Третьего арестованного, украинца из Галиции, обвиняли в шпионаже. Следствие уже закончилось, и он ждал суда.
Через несколько дней в камере появился еще один заключенный по фамилии Иоффе. Это была колоритная фигура. Могучего сложения и необъятной толщины, с огромным животом и соответствующего объема противоположным местом, веселый и неунывающий, он появился в камере с чемоданчиком в руках, и вид у него был такой, будто он приехал на курорт.
Крупный делец-нэпман, Иоффе занимал пост председателя смешанного (с участием государственного капитала) акционерного общества по добыче, переработке и продаже рыбы. В Москве, в Охотном ряду (там, где сейчас здание Госплана СССР) у него был фирменный рыбный магазин, а в Астрахани – рыбные промыслы с заводом, производившим консервированную, копченую и соленую сельдь, белугу, осетрину, севрюгу и стерлядь. Ворочал он миллионами.
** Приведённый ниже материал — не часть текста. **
## config.mk

```make
export PLATFORM = sky130hd
export DESIGN_NAME = uart_tx_sched
export DESIGN_NICKNAME = d
export VERILOG_FILES = /design/src/rtl/uart_pkg.sv /design/src/rtl/rr_arbiter.sv /design/src/rtl/uart_tx_sched.sv
export SDC_FILE = /design/constraint.sdc
export NUM_CORES = 1
export LEC_CHECK = 0
export ABC_AREA = 1
export CORE_MARGIN = 5
export CORE_UTILIZATION = 40
export CTS_BUF_LIST = sky130_fd_sc_hd__clkbuf_8
export CTS_CLUSTER_SIZE = 16
export DETAILED_ROUTE_END_ITERATION = 7
export PLACE_DENSITY = 0.75
export REMOVE_ABC_BUFFERS = 1
export SLEW_MARGIN = 20
export SYNTH_ARGS = -nofsm -noshare
export SYNTH_HDL_FRONTEND = slang
export SYNTH_HIERARCHICAL = 1
export SYNTH_SLANG_ARGS = --single-unit
export TNS_END_PERCENT = 30
```

## constraint.sdc

```tcl
create_clock -name clk_i -period 3.6 [get_ports clk_i]
set_input_delay 1.08 -clock clk_i [delete_from_list [all_inputs] [get_ports clk_i]]
set_output_delay 1.08 -clock clk_i [all_outputs]
set_load 0.1 [all_outputs]
```

## src/rtl/uart_pkg.sv

```systemverilog
// Shared definitions for the UART transmit scheduler: controller states,
// supported baud rates and the rate-check helper.
package uart_pkg;

  typedef enum logic [2:0] {
    ST_IDLE      = 3'd0,
    ST_LAUNCH    = 3'd1,
    ST_WAIT_ACK  = 3'd2,
    ST_WAIT_DONE = 3'd3,
    ST_SETTLE    = 3'd4
  } state_e;

  localparam int BAUD_W = 17;

  localparam logic [BAUD_W-1:0] BAUD_4800   = 17'd4800;
  localparam logic [BAUD_W-1:0] BAUD_9600   = 17'd9600;
  localparam logic [BAUD_W-1:0] BAUD_14400  = 17'd14400;
  localparam logic [BAUD_W-1:0] BAUD_19200  = 17'd19200;
  localparam logic [BAUD_W-1:0] BAUD_38400  = 17'd38400;
  localparam logic [BAUD_W-1:0] BAUD_57600  = 17'd57600;
  localparam logic [BAUD_W-1:0] BAUD_115200 = 17'd115200;
  localparam logic [BAUD_W-1:0] BAUD_128000 = 17'd128000;

  // Also the clock generator's fallback for unknown settings.
  localparam logic [BAUD_W-1:0] BAUD_DEFAULT = BAUD_9600;

  function automatic logic baud_supported(input logic [BAUD_W-1:0] rate);
    case (rate)
      BAUD_4800, BAUD_9600, BAUD_14400, BAUD_19200,
      BAUD_38400, BAUD_57600, BAUD_115200, BAUD_128000: return 1'b1;
      default: return 1'b0;
    endcase
  endfunction

endpackage

```

## src/rtl/rr_arbiter.sv

```systemverilog
// Combinational round-robin arbiter: first active request scanning upward
// from the slot after ptr_i, wrapping at N-1.
module rr_arbiter #(
  parameter int N = 4
) (
  input  logic [N-1:0]         req_i,
  input  logic [$clog2(N)-1:0] ptr_i,
  output logic [N-1:0]         grant_o,
  output logic [$clog2(N)-1:0] idx_o
);

  localparam int IW = $clog2(N);

  always_comb begin
    logic [IW-1:0] k;
    logic          found;
    grant_o = '0;
    idx_o   = '0;
    found   = 1'b0;
    k       = '0;
    for (int i = 1; i <= N; i++) begin
      k = IW'((int'(ptr_i) + i) % N);
      if (!found && req_i[k]) begin
        found      = 1'b1;
        grant_o[k] = 1'b1;
        idx_o      = k;
      end
    end
  end

endmodule

```

## src/rtl/uart_tx_sched.sv

```systemverilog
// Shares one UART transmitter among N_REQ byte requesters and applies baud
// changes only while the line is idle, followed by a settle window.
module uart_tx_sched
  import uart_pkg::*;
#(
  parameter int N_REQ         = 4,
  parameter int SETTLE_CYCLES = 32,
  parameter int ACK_TIMEOUT   = 1024
) (
  input  logic                     clk_i,
  input  logic                     rst_i,
  input  logic [N_REQ-1:0]         req_valid_i,
  input  logic [8*N_REQ-1:0]       req_data_i,
  output logic [N_REQ-1:0]         req_ready_o,
  input  logic                     baud_req_valid_i,
  input  logic [16:0]              baud_req_i,
  output logic                     baud_req_ready_o,
  output logic [16:0]              baud_o,
  output logic                     tx_start_o,
  output logic [7:0]               tx_data_o,
  input  logic                     tx_busy_i,
  output logic [$clog2(N_REQ)-1:0] grant_id_o,
  output logic                     cfg_err_o,
  output logic                     tx_err_o,
  output logic [2:0]               state_o
);

  // Handshake: a transfer occurs in any cycle where valid and ready are both
  // high. Ready is raised combinationally, only in IDLE; requesters hold valid
  // and data stable until they see ready.

  localparam int IW   = $clog2(N_REQ);
  localparam int CMAX = (ACK_TIMEOUT > SETTLE_CYCLES) ? ACK_TIMEOUT : SETTLE_CYCLES;
  localparam int CW   = $clog2(CMAX + 1);

  localparam logic [CW-1:0] ACK_LAST    = CW'(ACK_TIMEOUT - 1);
  localparam logic [CW-1:0] SETTLE_LAST = CW'(SETTLE_CYCLES - 1);

  state_e          state_q, state_d;
  logic [16:0]     baud_q, baud_d;
  logic [7:0]      data_q, data_d;
  logic [IW-1:0]   grant_q, grant_d;
  logic [CW-1:0]   cnt_q, cnt_d;
  logic            cfg_err_q, cfg_err_d;

  logic [N_REQ-1:0] arb_grant;
  logic [IW-1:0]    arb_idx;
  logic             arb_any;

  rr_arbiter #(.N(N_REQ)) u_arb (
    .req_i   (req_valid_i),
    .ptr_i   (grant_q),
    .grant_o (arb_grant),
    .idx_o   (arb_idx)
  );

  assign arb_any = |arb_grant;

  always_ff @(posedge clk_i) begin
    if (rst_i) begin
      state_q   <= ST_IDLE;
      baud_q    <= BAUD_DEFAULT;
      data_q    <= '0;
      grant_q   <= IW'(N_REQ - 1);
      cnt_q     <= '0;
      cfg_err_q <= 1'b0;
    end else begin
      state_q   <= state_d;
      baud_q    <= baud_d;
      data_q    <= data_d;
      grant_q   <= grant_d;
      cnt_q     <= cnt_d;
      cfg_err_q <= cfg_err_d;
    end
  end

  always_comb begin
    state_d          = state_q;
    baud_d           = baud_q;
    data_d           = data_q;
    grant_d          = grant_q;
    cnt_d            = cnt_q;
    cfg_err_d        = 1'b0;
    req_ready_o      = '0;
    baud_req_ready_o = 1'b0;
    tx_start_o       = 1'b0;
    tx_err_o         = 1'b0;

    case (state_q)
      ST_IDLE: begin
        // A pending baud request blocks data accepts for this cycle.
        if (baud_req_valid_i) begin
          baud_req_ready_o = 1'b1;
          if (baud_supported(baud_req_i)) begin
            baud_d  = baud_req_i;
            cnt_d   = '0;
            state_d = ST_SETTLE;
          end else begin
            cfg_err_d = 1'b1;
          end
        end else if (arb_any) begin
          req_ready_o = arb_grant;
          data_d      = req_data_i[{arb_idx, 3'b000} +: 8];
          grant_d     = arb_idx;
          state_d     = ST_LAUNCH;
        end
      end
      ST_LAUNCH: begin
        tx_start_o = 1'b1;
        cnt_d      = '0;
        state_d    = ST_WAIT_ACK;
      end
      ST_WAIT_ACK: begin
        // Busy wins over a timeout landing in the same cycle.
        if (tx_busy_i) begin
          state_d = ST_WAIT_DONE;
        end else if (cnt_q == ACK_LAST) begin
          tx_err_o = 1'b1;
          state_d  = ST_IDLE;
        end else begin
          cnt_d = cnt_q + 1'b1;
        end
      end
      ST_WAIT_DONE: begin
        if (!tx_busy_i) state_d = ST_IDLE;
      end
      ST_SETTLE: begin
        if (cnt_q == SETTLE_LAST) state_d = ST_IDLE;
        else                      cnt_d   = cnt_q + 1'b1;
      end
      default: state_d = ST_IDLE;
    endcase
  end

  assign baud_o     = baud_q;
  assign tx_data_o  = data_q;
  assign grant_id_o = grant_q;
  assign cfg_err_o  = cfg_err_q;
  assign state_o    = state_q;

endmodule

```

==> run summary <==
In this run the power spent charging and discharging nets is 0.00230 W. At the end of the flow the core is filled with cells to 0.599. The via count of the first global-routing pass came to 3570.

The number of violations reported at the end of detailed-routing iteration 0 is 150. The CTS sink count came out at 42. Of all nets on the critical path, the largest fanout is 6. In this run the worst hold path is classified as reg2reg.

The count of yosys warnings during synthesis is 6. The overall die height is 99.2 um. The detail-routed net length per standard cell is 13.1 um. The worst path arrival time came out at 2.47 ns. The standard-cell row count is 32. The routed layout has 3672 vias. The headroom to the max-slew limit is 0.707.

The later-pin clock latency in the skew report came out at 0.30 ns. The number of top-level design ports came out at 95. The fraction of layout instances using a drive strength above 1 came out at 0.241. The cell area after synthesis is 3180 um^2.

The number of pins with negative max-slew slack in the final report is 0. The kind of critical path is in2out. The area added between synthesis and finish came out at 45.5%. For this run, the register share of the synthesized area comes to 0.264. The worst setup path is launched from an input pin. The share of flip-flops with an asynchronous set or reset came out at 0. The slack of the critical path came out at 0.0521 ns. Of the total power, combinational logic draws 0.766. The first global-routing pass estimated 16.2 mm of wire.

Across all register-to-register paths, the minimum setup slack is 0.45 ns. The overall die area came out at 9840 um^2. The antenna diode count came out at 0. The initial antenna violation count came out at 0.

The number of fill cells is 727. The iteration count of the initial detailed-routing pass came out at 4. The most common library cell in the layout ignoring fill and taps is sky130_fd_sc_hd__nor2_1. The setup clock skew after layout is 0.00744 ns. The H-tree was split into 2 levels. The register bit count reported by yosys came out at 42.

After detailed routing, the number of vias per cell comes to 4.90. At the pin with the least slew margin, the transition time is 0.437 ns. The net total in the final layout is 712.

The count of input and output buffers is 94. The largest net degree at the start of global routing came out at 22. The total overflow left after global routing is 0. The post-detailed-placement half-perimeter wirelength came out at 7.35 mm. The leakage power of the design came out at 2.13 nW.

Clock-pin slew was measured on the worst setup and hold paths at 0.08 ns. The floorplan step set the die width to 99.2 um. CTS placed an instance of sky130_fd_sc_hd__clkbuf_8 at the clock tree root. The share of total power dissipated in sequential elements is 0.156.

The remaining design rule violation count is 0. The internal power component came out at 0.00185 W. Routability-driven placement finished with a final weighted congestion of 0.892.

The relative contribution of the clock network to total power is 0.078. For this run, the leading register cell type out of synthesis is sky130_fd_sc_hd__dfxtp_1. TritonCTS built the clock tree. For this configuration, the core starts out at a cell density of 0.412. The tool flagged a number of max-cap violations equal to 0. The flow ran to the end, and the final reports show no timing, DRC or antenna violations. The library cells used most frequently in the layout, excluding fill and tap cells, are sky130_fd_sc_hd__nor2_1 (112), sky130_fd_sc_hd__nand2_1 (101), sky130_fd_sc_hd__buf_4 (74), sky130_fd_sc_hd__clkdlybuf4s50_1 (52), sky130_fd_sc_hd__nand3_1 (49). The gate count of the mapped netlist came out at 517. The maximum number of buffers from clock root to sink is 2. The upper clock frequency limit came out at 282 MHz. In this run, CTS created clock tree buffers numbering 5. The global router's overall resource usage came out at 0.194. OpenSTA, run right after detailed placement, puts the worst setup slack at -0.258 ns. The switching part of the total is 0.555. The worst vdd rail ir drop is 1.08 mV. After synthesis, the mean cell area works out to 6.16 um^2. The total wirelength of the detailed-routed design came out at 9.78 mm. The final-report hold violation count came out at 0.

The power density normalized to cell area is 896 nW/um^2. The core region is 7730 um^2. Setup violations remaining at the end of the flow were counted as 0. Synthesis instantiated 38 different standard cells from the library. The endpoint kind of the worst setup timing path is a primary output.

The minimum period implied by the final worst setup slack is 3.55 ns. Hold repair after CTS inserted 0 buffers. The number of antenna-violating nets in the routed design came out at 0. The required time at the endpoint of the critical path came out at 2.52 ns. The number of enable-type register cells in the synthesized netlist is 0. The ratio of final minimum period to clock period came out at 0.986.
Во внутренней тюрьме Иоффе сидел не один раз, хорошо знал все порядки, и так как всегда, по его словам, выходил сухим из воды, был уверен, что и сейчас отделается легким испугом. Ныне его обвиняли в небольшом мошенничестве, которое могло дать ему большую прибыль: в том, что в каждую бочку сельди, проданной государству, он влил по лишнему ведру воды. При крупной партии сельди это могло составить большую сумму. Иоффе, впрочем, уверял, что обвинение ложное и что воды было влито ровно столько, сколько полагается по рецепту.
В чемоданчике, который ему, в порядке исключения, разрешили взять в камеру, кроме белья, лежали всякие съедобные деликатесы, а главное несколько блоков хороших папирос по 100 штук в каждом. Это тоже было исключение: у нас пачки вскрывали, и папиросы передавали нам навалом.
– Курите, – сказал он, широким жестом кладя блок папирос на стол, курите, не стесняйтесь. Выкурим – мне следователь еще передаст… И, закрывая чемоданчик, сказал:
– Вот, как прихожу из тюрьмы домой, так сразу заполняю его тем, что мне в тюрьме может понадобиться. Пусть стоит наготове…
Пробыл я на Лубянке недолго, недели две-три. Когда меня вызвали к следователю, я заявил ему, что ГПУ не имеет права вмешиваться во внутрипартийные разногласия и отказался давать показания. На этом мои встречи со следователем закончились, и через некоторое время меня перевели в Бутырскую тюрьму.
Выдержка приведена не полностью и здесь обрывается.